URL decomposition
Overview¶
During the Resource Resolution step, the client request URI (as being returned by HttpServletRequest.getRequestURI()) is decomposed into the following parts (in exactly this order):
- Resource Path - For existing resources the resource path is the longest match (also considering its mappings) pointing to a resource where the next character is either a dot (
.
) or it is the full request URI. Otherwise (for a path not matching any existing resource) the resource path ends at the first dot (.
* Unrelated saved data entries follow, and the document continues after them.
## src/rtl/pe_mac_lanes.sv

```systemverilog
// rtl/pe_mac_lanes.sv - LANES-wide signed MAC processing element with saturating valid/ready output
module pe_mac_lanes #(
  parameter int FEATURE_WD = 8,
  parameter int WEIGHT_WD  = 8,
  parameter int LANES      = 4,
  parameter int ACC_WD     = 24,
  parameter int OUT_WD     = 18
) (
  input  logic                          clk,
  input  logic                          rstn,
  input  logic                          clr_i,
  input  logic [ACC_WD-1:0]             bias_i,
  input  logic [LANES*FEATURE_WD-1:0]   feat_i,
  input  logic [LANES*WEIGHT_WD-1:0]    wgt_i,
  input  logic [LANES-1:0]              lane_msk_i,
  input  logic                          feat_signed_i,
  input  logic                          pe_col_vld,
  input  logic                          pe_row_vld,
  input  logic                          pe_array_vld,
  input  logic                          last_i,
  output logic                          busy_o,
  output logic [OUT_WD-1:0]             out_data_o,
  output logic                          out_vld_o,
  input  logic                          out_rdy_i,
  output logic                          sat_flag_o
);

  // One extra bit holds an unsigned feature as a positive signed value.
  localparam int PROD_WD = FEATURE_WD + WEIGHT_WD + 1;
  localparam int SUM_WD  = PROD_WD + $clog2(LANES);
  localparam int EXT_WD  = ACC_WD + 1;

  localparam logic signed [ACC_WD-1:0] ACC_MAX = {1'b0, {(ACC_WD-1){1'b1}}};
  localparam logic signed [ACC_WD-1:0] ACC_MIN = {1'b1, {(ACC_WD-1){1'b0}}};
  localparam logic signed [OUT_WD-1:0] OUT_MAX = {1'b0, {(OUT_WD-1){1'b1}}};
  localparam logic signed [OUT_WD-1:0] OUT_MIN = {1'b1, {(OUT_WD-1){1'b0}}};

  typedef enum logic {ST_ACC, ST_HOLD} state_t;

  state_t                    state;
  logic signed [ACC_WD-1:0]  acc;
  logic                      acc_sat;
  logic                      s1_vld;
  logic                      s1_last;
  logic signed [SUM_WD-1:0]  s1_sum;
  logic signed [SUM_WD-1:0]  lane_sum;
  logic signed [PROD_WD-1:0] prod [LANES];
  logic                      accept;

  logic signed [EXT_WD-1:0]  acc_raw;
  logic signed [ACC_WD-1:0]  acc_nxt;
  logic                      acc_clip;
  logic signed [OUT_WD-1:0]  out_nxt;
  logic                      out_clip;

  assign busy_o = (state == ST_HOLD) | (s1_vld & s1_last);
  assign accept = pe_col_vld & pe_row_vld & pe_array_vld & ~busy_o & ~clr_i;

  for (genvar k = 0; k < LANES; k++) begin : g_lane
    logic signed [PROD_WD-1:0] fx;
    logic signed [PROD_WD-1:0] wx;
    assign fx = feat_signed_i ? PROD_WD'(signed'(feat_i[k*FEATURE_WD +: FEATURE_WD]))
                              : PROD_WD'(feat_i[k*FEATURE_WD +: FEATURE_WD]);
    assign wx = PROD_WD'(signed'(wgt_i[k*WEIGHT_WD +: WEIGHT_WD]));
    assign prod[k] = lane_msk_i[k] ? fx * wx : '0;
  end

  // Adder tree over the masked lane products feeding stage 1.
  always_comb begin
    lane_sum = '0;
    for (int k = 0; k < LANES; k++) begin
      lane_sum = lane_sum + SUM_WD'(prod[k]);
    end
  end

  // Saturating accumulate and output clip of the stage-2 result.
  always_comb begin
    acc_raw  = EXT_WD'(acc) + EXT_WD'(s1_sum);
    acc_clip = acc_raw[EXT_WD-1] ^ acc_raw[EXT_WD-2];
    if (acc_clip) begin
      acc_nxt = acc_raw[EXT_WD-1] ? ACC_MIN : ACC_MAX;
    end else begin
      acc_nxt = acc_raw[ACC_WD-1:0];
    end
    out_clip = ~((&acc_nxt[ACC_WD-1:OUT_WD-1]) | ~(|acc_nxt[ACC_WD-1:OUT_WD-1]));
    if (out_clip) begin
      out_nxt = acc_nxt[ACC_WD-1] ? OUT_MIN : OUT_MAX;
    end else begin
      out_nxt = acc_nxt[OUT_WD-1:0];
    end
  end

  // Pipeline, accumulator and ACC/HOLD control; clear overrides everything but reset.
  always_ff @(posedge clk or negedge rstn) begin
    if (!rstn) begin
      state      <= ST_ACC;
      acc        <= '0;
      acc_sat    <= 1'b0;
      s1_vld     <= 1'b0;
      s1_last    <= 1'b0;
      s1_sum     <= '0;
      out_data_o <= '0;
      out_vld_o  <= 1'b0;
      sat_flag_o <= 1'b0;
    end else if (clr_i) begin
      state      <= ST_ACC;
      acc        <= bias_i;
      acc_sat    <= 1'b0;
      s1_vld     <= 1'b0;
      out_vld_o  <= 1'b0;
      sat_flag_o <= 1'b0;
    end else begin
      s1_vld  <= accept;
      s1_last <= accept & last_i;
      if (accept) begin
        s1_sum <= lane_sum;
      end
      case (state)
        ST_ACC: begin
          if (s1_vld) begin
            acc     <= acc_nxt;
            acc_sat <= acc_sat | acc_clip;
          end
          if (s1_vld & s1_last) begin
            out_data_o <= out_nxt;
            out_vld_o  <= 1'b1;
            sat_flag_o <= acc_sat | acc_clip | out_clip;
            state      <= ST_HOLD;
          end
        end
        ST_HOLD: begin
          if (out_vld_o & out_rdy_i) begin
            out_vld_o <= 1'b0;
            acc       <= '0;
            acc_sat   <= 1'b0;
            state     <= ST_ACC;
          end
        end
        default: state <= ST_ACC;
      endcase
    end
  end

endmodule

```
) in the request url. The exact logic for retrieving the resource path is implemented at ResourceResolver.resolve(HttpServletRequest,String). It is impossible to tell from just looking at the request URI where the resource path part ends. You have to know the underlying resource structure to know how a URL is decomposed. You cannot safely assume that the resource path will always end at the first dot!. - Selectors - If the first character in the request URL after the resource path is a dot (
.
), the string after the dot up to but not including the last dot before the next slash character or the end of the request URL comprises the selectors. If the resource path spans the complete request URL no selectors exist. If only one dot follows the resource path before the end of the request URL or the next slash, also no selectors exist. - Extension - The string after the last dot after the resource path in the request URL but before the end of the request URL or the next slash after the resource path in the request URL is the extension.
- Suffix - If the request URL contains a slash character after the resource path and optional selectors and extension, the path starting with the slash up to the end of the request URL is the suffix path. Otherwise, the suffix path is empty. Note, that after the resource path at least a dot must be in the URL to let Sling detect the suffix.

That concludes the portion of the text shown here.